Table 6 shows the calculated formula for syngas lower heating value (LHV), cold gas efficiency (CGE), and carbon conversion (CC) of the gasification process. The results are presented in Fig. 9. The LHV of syngas from the downdraft gasification experiment (H/D = 1.38) was 4.38 MJ/N m3. When the aspect ratio was reduced to 1, the LHV of syngas was increased to 4.49 MJ/N m3. Conversely, the syngas LHV from the gasifier with the 1.82 aspect ratio was 4.29 MJ/N m3. These results present the inverse correlation between the aspect ratios and the LHV of the product gas. The CGE of the process was in range of 29.66% to 31.00% while CC was 79.59% to 80.87%. The trend of CGE was similar to the LHV of the syngas; the CGE of a 9.18 mm woodchip downdraft gasifier was approximately 48% at ER 0.325 (Jayathilake and Rudra 2017).

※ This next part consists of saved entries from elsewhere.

==> src/rtl/wdt_cnt_if.sv <==
// Link between the watchdog control logic and its time-out counter
`timescale 1ns/10ps
`default_nettype none
interface wdt_cnt_if;
    logic       restart;
    logic       run;
    logic [3:0] period_sel;
    logic       osc_lvl;
    logic       timeout;
    modport core (output restart, output run, output period_sel, output osc_lvl, input timeout);
    modport cnt  (input restart, input run, input period_sel, input osc_lvl, output timeout);
endinterface : wdt_cnt_if
`default_nettype wire

==> src/rtl/wdt_timeout_counter.sv <==
// Oscillator cycle counter with selectable time-out
`timescale 1ns/10ps
`default_nettype none
module wdt_timeout_counter
    import wdt_pkg::*;
#(
    parameter int BASE_CYCLES = BASE_OSC_CYC
)(
    input  wire logic clk,
    input  wire logic rst_b,
    wdt_cnt_if.cnt    cif
);
    localparam int CW = $clog2(BASE_CYCLES) + 10;

    logic          osc_prev_r;
    logic          osc_prev_nxt;
    logic [CW-1:0] count_r;
    logic [CW-1:0] count_nxt;
    logic          timeout_r;
    logic          timeout_nxt;
    logic [3:0]    sel_eff;
    logic [CW-1:0] limit;
    logic          tick;

    // ========================================================
    // Counting
    always_comb
    begin
        // Reserved codes run at the longest period
        sel_eff      = (cif.period_sel > PSEL_MAX) ? PSEL_MAX : cif.period_sel;
        limit        = CW'(BASE_CYCLES) << sel_eff;
        tick         = cif.osc_lvl & ~osc_prev_r;
        osc_prev_nxt = cif.osc_lvl;
        count_nxt    = count_r;
        timeout_nxt  = 1'b0;
        if (cif.restart || !cif.run)
        begin
            count_nxt = '0;
        end
        else if (tick)
        begin
            if (count_r == limit - CW'(1))
            begin
                count_nxt   = '0;
                timeout_nxt = 1'b1;
            end
            else
            begin
                count_nxt = count_r + CW'(1);
            end
        end
    end

    always_ff @(posedge clk)
    begin
        if (!rst_b)
        begin
            osc_prev_r <= 1'b0;
            count_r    <= '0;
            timeout_r  <= 1'b0;
        end
        else
        begin
            osc_prev_r <= osc_prev_nxt;
            count_r    <= count_nxt;
            timeout_r  <= timeout_nxt;
        end
    end

    assign cif.timeout = timeout_r;
endmodule : wdt_timeout_counter
`default_nettype wire

==> src/rtl/wdt_core.sv <==
// Watchdog timer with reset cause flags behind an APB slave
//
// Added by the designer: register access over APB.
`timescale 1ns/10ps
`default_nettype none
module wdt_core
    import wdt_pkg::*;
#(
    parameter int BASE_CYCLES = BASE_OSC_CYC
)(
    input  wire logic              clk,
    input  wire logic              rst_b,
    input  wire logic              psel,
    input  wire logic              penable,
    input  wire logic              pwrite,
    input  wire logic [ADDR_W-1:0] paddr,
    input  wire logic [APB_DW-1:0] pwdata,
    output logic      [APB_DW-1:0] prdata,
    output logic                   pready,
    output logic                   pslverr,
    input  wire logic              osc_128k_in,
    input  wire logic              brownout_rst_in,
    input  wire logic              pin_rst_in,
    input  wire logic              always_on_fuse,
    input  wire logic              global_irq_enable,
    input  wire logic              vector_ack,
    input  wire logic              wdog_restart,
    output logic                   wdog_irq_req,
    output logic                   wdog_sys_reset
);
    wdt_cnt_if cif ();

    // ========================================================
    // Input synchronisers
    logic [SY_N-1:0] sync1_r;
    logic [SY_N-1:0] sync2_r;
    logic [SY_N-1:0] sync_in;

    assign sync_in = {always_on_fuse, pin_rst_in, brownout_rst_in, osc_128k_in};

    generate
        for (genvar i = 0; i < SY_N; i++)
        begin : g_sync
            always_ff @(posedge clk)
            begin
                if (!rst_b)
                begin
                    sync1_r[i] <= SY_RST[i];
                    sync2_r[i] <= SY_RST[i];
                end
                else
                begin
                    sync1_r[i] <= sync_in[i];
                    sync2_r[i] <= sync1_r[i];
                end
            end
        end
    endgenerate

    // ========================================================
    // APB slave
    logic              pready_r;
    logic              pready_nxt;
    logic [APB_DW-1:0] prdata_r;
    logic [APB_DW-1:0] prdata_nxt;
    logic              pslverr_r;
    logic              pslverr_nxt;
    logic              hit_stat;
    logic              hit_ctrl;
    logic              done;
    logic              wr_stat;
    logic              wr_ctrl;
    logic [REG_W-1:0]  stat_val;
    logic [REG_W-1:0]  ctrl_val;

    assign hit_stat = (paddr == STAT_ADDR);
    assign hit_ctrl = (paddr == CTRL_ADDR);
    assign done     = psel & penable & pready_r;
    assign wr_stat  = done & pwrite & hit_stat;
    assign wr_ctrl  = done & pwrite & hit_ctrl;

    always_comb
    begin
        pready_nxt  = 1'b0;
        prdata_nxt  = prdata_r;
        pslverr_nxt = 1'b0;
        if (psel && penable && !pready_r)
        begin
            pready_nxt  = 1'b1;
            pslverr_nxt = ~(hit_stat | hit_ctrl);
            prdata_nxt  = '0;
            if (!pwrite && hit_stat)
            begin
                prdata_nxt = APB_DW'(stat_val);
            end
            else if (!pwrite && hit_ctrl)
            begin
                prdata_nxt = APB_DW'(ctrl_val);
            end
        end
    end

    always_ff @(posedge clk)
    begin
        if (!rst_b)
        begin
            pready_r  <= 1'b0;
            prdata_r  <= '0;
            pslverr_r <= 1'b0;
        end
        else
        begin
            pready_r  <= pready_nxt;
            prdata_r  <= prdata_nxt;
            pslverr_r <= pslverr_nxt;
        end
    end

    assign prdata  = prdata_r;
    assign pready  = pready_r;
    assign pslverr = pslverr_r;

    // ========================================================
    // Watchdog control and reset cause flags
    logic              por_r,    por_nxt;
    logic              pin_r,    pin_nxt;
    logic              bor_r,    bor_nxt;
    logic              wdog_reset_cause_flag_r,   wdog_reset_cause_flag_nxt;
    logic              irqf_r,   irqf_nxt;
    logic              irqe_r,   irqe_nxt;
    logic              ce_r,     ce_nxt;
    logic [1:0]        ce_cnt_r, ce_cnt_nxt;
    logic              wde_r,    wde_nxt;
    logic [PSEL_W-1:0] period_r, period_nxt;
    logic              bor_prev_r;
    logic              pin_prev_r;
    logic              rst_pulse_r, rst_pulse_nxt;
    logic              irq_req_r,   irq_req_nxt;
    logic              bor_evt;
    logic              pin_evt;
    logic              sys_evt;
    logic              fuse_prog;
    logic              to_irq;
    logic              to_rst;

    assign stat_val  = {ST_UNUSED, wdog_reset_cause_flag_r, bor_r, pin_r, por_r};
    assign ctrl_val  = {irqf_r, irqe_r, period_r[3], ce_r, wde_r, period_r[2:0]};
    assign bor_evt   = sync2_r[SY_BROWN] & ~bor_prev_r;
    assign pin_evt   = sync2_r[SY_PIN] & ~pin_prev_r;
    assign sys_evt   = bor_evt | pin_evt | rst_pulse_r;
    assign fuse_prog = ~sync2_r[SY_FUSE];
    // Combined mode escalates when the flag is still pending
    assign to_irq    = cif.timeout & irqe_r & ~(wde_r & irqf_r);
    assign to_rst    = cif.timeout & wde_r & (~irqe_r | irqf_r);

    always_comb
    begin
        por_nxt       = por_r;
        pin_nxt       = pin_r;
        bor_nxt       = bor_r;
        wdog_reset_cause_flag_nxt      = wdog_reset_cause_flag_r;
        irqf_nxt      = irqf_r;
        irqe_nxt      = irqe_r;
        ce_nxt        = ce_r;
        ce_cnt_nxt    = ce_cnt_r;
        wde_nxt       = wde_r;
        period_nxt    = period_r;
        rst_pulse_nxt = 1'b0;
        irq_req_nxt   = irqf_r & irqe_r & global_irq_enable;
        if (ce_r)
        begin
            if (ce_cnt_r == 2'h0)
            begin
                ce_nxt = 1'b0;
            end
            else
            begin
                ce_cnt_nxt = ce_cnt_r - 2'h1;
            end
        end
        if (wr_stat)
        begin
            if (!pwdata[ST_WDOG])
            begin
                wdog_reset_cause_flag_nxt = 1'b0;
            end
            if (!pwdata[ST_BROWN])
            begin
                bor_nxt = 1'b0;
            end
            if (!pwdata[ST_PIN])
            begin
                pin_nxt = 1'b0;
            end
            if (!pwdata[ST_POR])
            begin
                por_nxt = 1'b0;
            end
        end
        if (wr_ctrl)
        begin
            if (pwdata[CT_IRQF])
            begin
                irqf_nxt = 1'b0;
            end
            irqe_nxt = pwdata[CT_IRQE];
            if (ce_r)
            begin
                wde_nxt    = pwdata[CT_WDE];
                period_nxt = {pwdata[CT_P_HI], pwdata[CT_P_LO_MSB:0]};
            end
            else if (pwdata[CT_WDE])
            begin
                wde_nxt = 1'b1;
            end
            if (!ce_r && pwdata[CT_CE])
            begin
                ce_nxt     = 1'b1;
                ce_cnt_nxt = CE_CNT_LOAD;
            end
        end
        if (vector_ack)
        begin
            irqf_nxt = 1'b0;
            if (wde_r)
            begin
                irqe_nxt = 1'b0;
            end
        end
        // Any system reset returns the control register to its reset state except wde_r, which a set watchdog cause flag or the fuse holds at 1,
        // and irqf_r, which a time-out interrupt in the same cycle sets to 1
        if (sys_evt)
        begin
            irqf_nxt   = 1'b0;
            irqe_nxt   = 1'b0;
            ce_nxt     = 1'b0;
            ce_cnt_nxt = 2'h0;
            wde_nxt    = 1'b0;
            period_nxt = PSEL_RST;
        end
        if (bor_evt)
        begin
            bor_nxt = 1'b1;
        end
        if (pin_evt)
        begin
            pin_nxt = 1'b1;
        end
        if (to_irq)
        begin
            irqf_nxt = 1'b1;
        end
        if (to_rst)
        begin
            rst_pulse_nxt = 1'b1;
            wdog_reset_cause_flag_nxt      = 1'b1;
        end
        if (wdog_reset_cause_flag_nxt)
        begin
            wde_nxt = 1'b1;
        end
        if (fuse_prog)
        begin
            wde_nxt  = 1'b1;
            irqe_nxt = 1'b0;
        end
    end

    always_ff @(posedge clk)
    begin
        if (!rst_b)
        begin
            por_r       <= 1'b1;
            pin_r       <= 1'b0;
            bor_r       <= 1'b0;
            wdog_reset_cause_flag_r      <= 1'b0;
            irqf_r      <= 1'b0;
            irqe_r      <= 1'b0;
            ce_r        <= 1'b0;
            ce_cnt_r    <= 2'h0;
            wde_r       <= 1'b0;
            period_r    <= PSEL_RST;
            bor_prev_r  <= 1'b0;
            pin_prev_r  <= 1'b0;
            rst_pulse_r <= 1'b0;
            irq_req_r   <= 1'b0;
        end
        else
        begin
            por_r       <= por_nxt;
            pin_r       <= pin_nxt;
            bor_r       <= bor_nxt;
            wdog_reset_cause_flag_r      <= wdog_reset_cause_flag_nxt;
            irqf_r      <= irqf_nxt;
            irqe_r      <= irqe_nxt;
            ce_r        <= ce_nxt;
            ce_cnt_r    <= ce_cnt_nxt;
            wde_r       <= wde_nxt;
            period_r    <= period_nxt;
            bor_prev_r  <= sync2_r[SY_BROWN];
            pin_prev_r  <= sync2_r[SY_PIN];
            rst_pulse_r <= rst_pulse_nxt;
            irq_req_r   <= irq_req_nxt;
        end
    end

    assign wdog_irq_req   = irq_req_r;
    assign wdog_sys_reset = rst_pulse_r;

    // ========================================================
    // Time-out counter
    assign cif.restart    = wdog_restart | sys_evt;
    assign cif.run        = wde_r | irqe_r;
    assign cif.period_sel = period_r;
    assign cif.osc_lvl    = sync2_r[SY_OSC];

    wdt_timeout_counter #(
        .BASE_CYCLES (BASE_CYCLES)
    ) u_counter (
        .clk   (clk),
        .rst_b (rst_b),
        .cif   (cif)
    );
endmodule : wdt_core
`default_nettype wire
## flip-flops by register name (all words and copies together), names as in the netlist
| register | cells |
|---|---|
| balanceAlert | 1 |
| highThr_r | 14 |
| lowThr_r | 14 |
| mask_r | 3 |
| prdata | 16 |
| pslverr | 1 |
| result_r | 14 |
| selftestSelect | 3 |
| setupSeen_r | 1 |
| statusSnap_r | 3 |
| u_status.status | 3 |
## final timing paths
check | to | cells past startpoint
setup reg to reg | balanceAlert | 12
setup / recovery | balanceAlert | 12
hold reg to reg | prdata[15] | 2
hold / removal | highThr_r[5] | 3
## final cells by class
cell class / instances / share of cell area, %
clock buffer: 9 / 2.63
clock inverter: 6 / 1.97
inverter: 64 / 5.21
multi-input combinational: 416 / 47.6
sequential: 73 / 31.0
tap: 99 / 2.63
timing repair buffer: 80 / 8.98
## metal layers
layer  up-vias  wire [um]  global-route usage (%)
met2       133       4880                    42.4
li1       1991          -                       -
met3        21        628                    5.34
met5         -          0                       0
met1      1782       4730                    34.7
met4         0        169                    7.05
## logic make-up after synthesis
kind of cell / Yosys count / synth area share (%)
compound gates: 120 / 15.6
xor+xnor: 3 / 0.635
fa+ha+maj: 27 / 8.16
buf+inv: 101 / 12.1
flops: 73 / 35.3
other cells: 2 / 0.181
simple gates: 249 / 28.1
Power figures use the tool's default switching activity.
File: src/strap_cfg.svh
// Constants for the pin-strap configuration decoder.
// Assumes inclusion by bare name from the decoder and its package users.
`ifndef STRAP_CFG_SVH
`define STRAP_CFG_SVH

// ****************************************************************
// Decimation ratios
// ****************************************************************
`define DECIM_X32 11'h020
`define DECIM_X64 11'h040
`define DECIM_X128 11'h080
`define DECIM_X1024 11'h400

// ****************************************************************
// Modulator dividers and mode code boundaries
// ****************************************************************
`define MOD_DIV_FAST 6'h04
`define MOD_DIV_MEDIAN 6'h08
`define MOD_DIV_ECO 6'h20
`define MODE_ONESHOT_BASE 4'hC
`define MODE_CODE_ECO_OS 4'hC
`define MODE_CODE_MED_OS 4'hD
`define MODE_CODE_FAST_HALF 4'hE

// ****************************************************************
// Status header layout and reset values
// ****************************************************************
`define HDR_ERR_BIT 7
`define HDR_NOT_SETTLED_BIT 6
`define HDR_SATURATED_BIT 5
`define HDR_FILTER_BIT 4
`define WORD_HDR_W 8
`define WORD_DATA_W 24
`define AIN_PRECHARGE_RST 1'b1
`define REF_PRECHARGE_RST 1'b0

`endif

File: src/strap_pkg.sv
// Types shared by the strap decoder and its users.
// Assumes no surroundings beyond a SystemVerilog compiler.
package strap_pkg;

  // ****************************************************************
  // Power mode, conversion style and filter type
  // ****************************************************************
  typedef enum logic [1:0] {
    POWER_ECO,
    POWER_MEDIAN,
    POWER_FAST
  } power_mode_t;

  typedef enum logic {
    CONV_STANDARD,
    CONV_ONESHOT
  } conv_style_t;

  typedef enum logic {
    FILTER_WIDEBAND,
    FILTER_SINC5
  } filter_t;

endpackage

Table 6 Heating value, cold gas efficiency, and carbon conversion calculation formulae
Fig. 9
figure 9

Prediction of syngas heating value, cold gas efficiency, and carbon conversion efficiency

5 Conclusions

This paper investigated two-dimensional CFD modeling of a downdraft gasifier with pilot-scale experiment verification using wood pellet as fuel. Three main parameters were used in the verification process, namely, fuel consumption, temperature profile, and syngas composition. After the developed model was verified, the effects of aspect ratios on temperature and syngas composition were investigated. It can be concluded that:

  1. (1)

    The wood pellet consumption rate from the pilot-scale downdraft gasification experiment was 1.750 ± 0.048 g/s. The error from the simulation result was less than 2%.

  2. (2)

    The average steady state temperature of the experimental and simulated results was 1240.32 ± 14.20 and 1256.46 ± 9.90 K, respectively, presenting an error of 1.3%.

  3. (3)

    From the simulation results, the concentrations of each species—CO, CO2, H2, and CH4—were 20.42 vol%, 15.09 vol%, 8.02 vol%, and 2.6 vol%, respectively, which was comparable to the composition of the synthesis gas from the experiment (20.00 vol%, 15.48 vol%, 8.00 vol%, and 2.65 vol%).

  4. (4)

    The average temperatures during the steady state of the gasifier with aspect ratios of H/D 1.00, 1.38, and 1.82 were 978.77 ± 11.60, 1256.46 ± 9.90, and 1368.94 ± 9.20 K, respectively. The 1.82 aspect ratio reactor had the smallest diameter so the radiative heat transferred from the reactor wall affected the temperature in the reactor.

  5. (5)

    CO, CO2, H2, CH4, concentrations of the reactor aspect ratio 1.00 were 20.26%, 14.77%, 8.18%, and 2.92%, respectively. When the aspect ratio of the reactor was increased to 1.82, the volumetric yields of the CO, CO2, H2, CH4 were 20.17%, 15.05%, 8.64%, and 2.27%, respectively. CO2 and H2 volume fraction increased in the case of the high aspect ratio reactor whereas the CH4 volume fraction decreased.

  6. (6)

    The LHV of syngas was in the range of 4.29 to 4.49 MJ/N m3. Cold gas efficiency of the process was 29.66% to 31.00% and carbon conversion was 79.59% to 80.87%.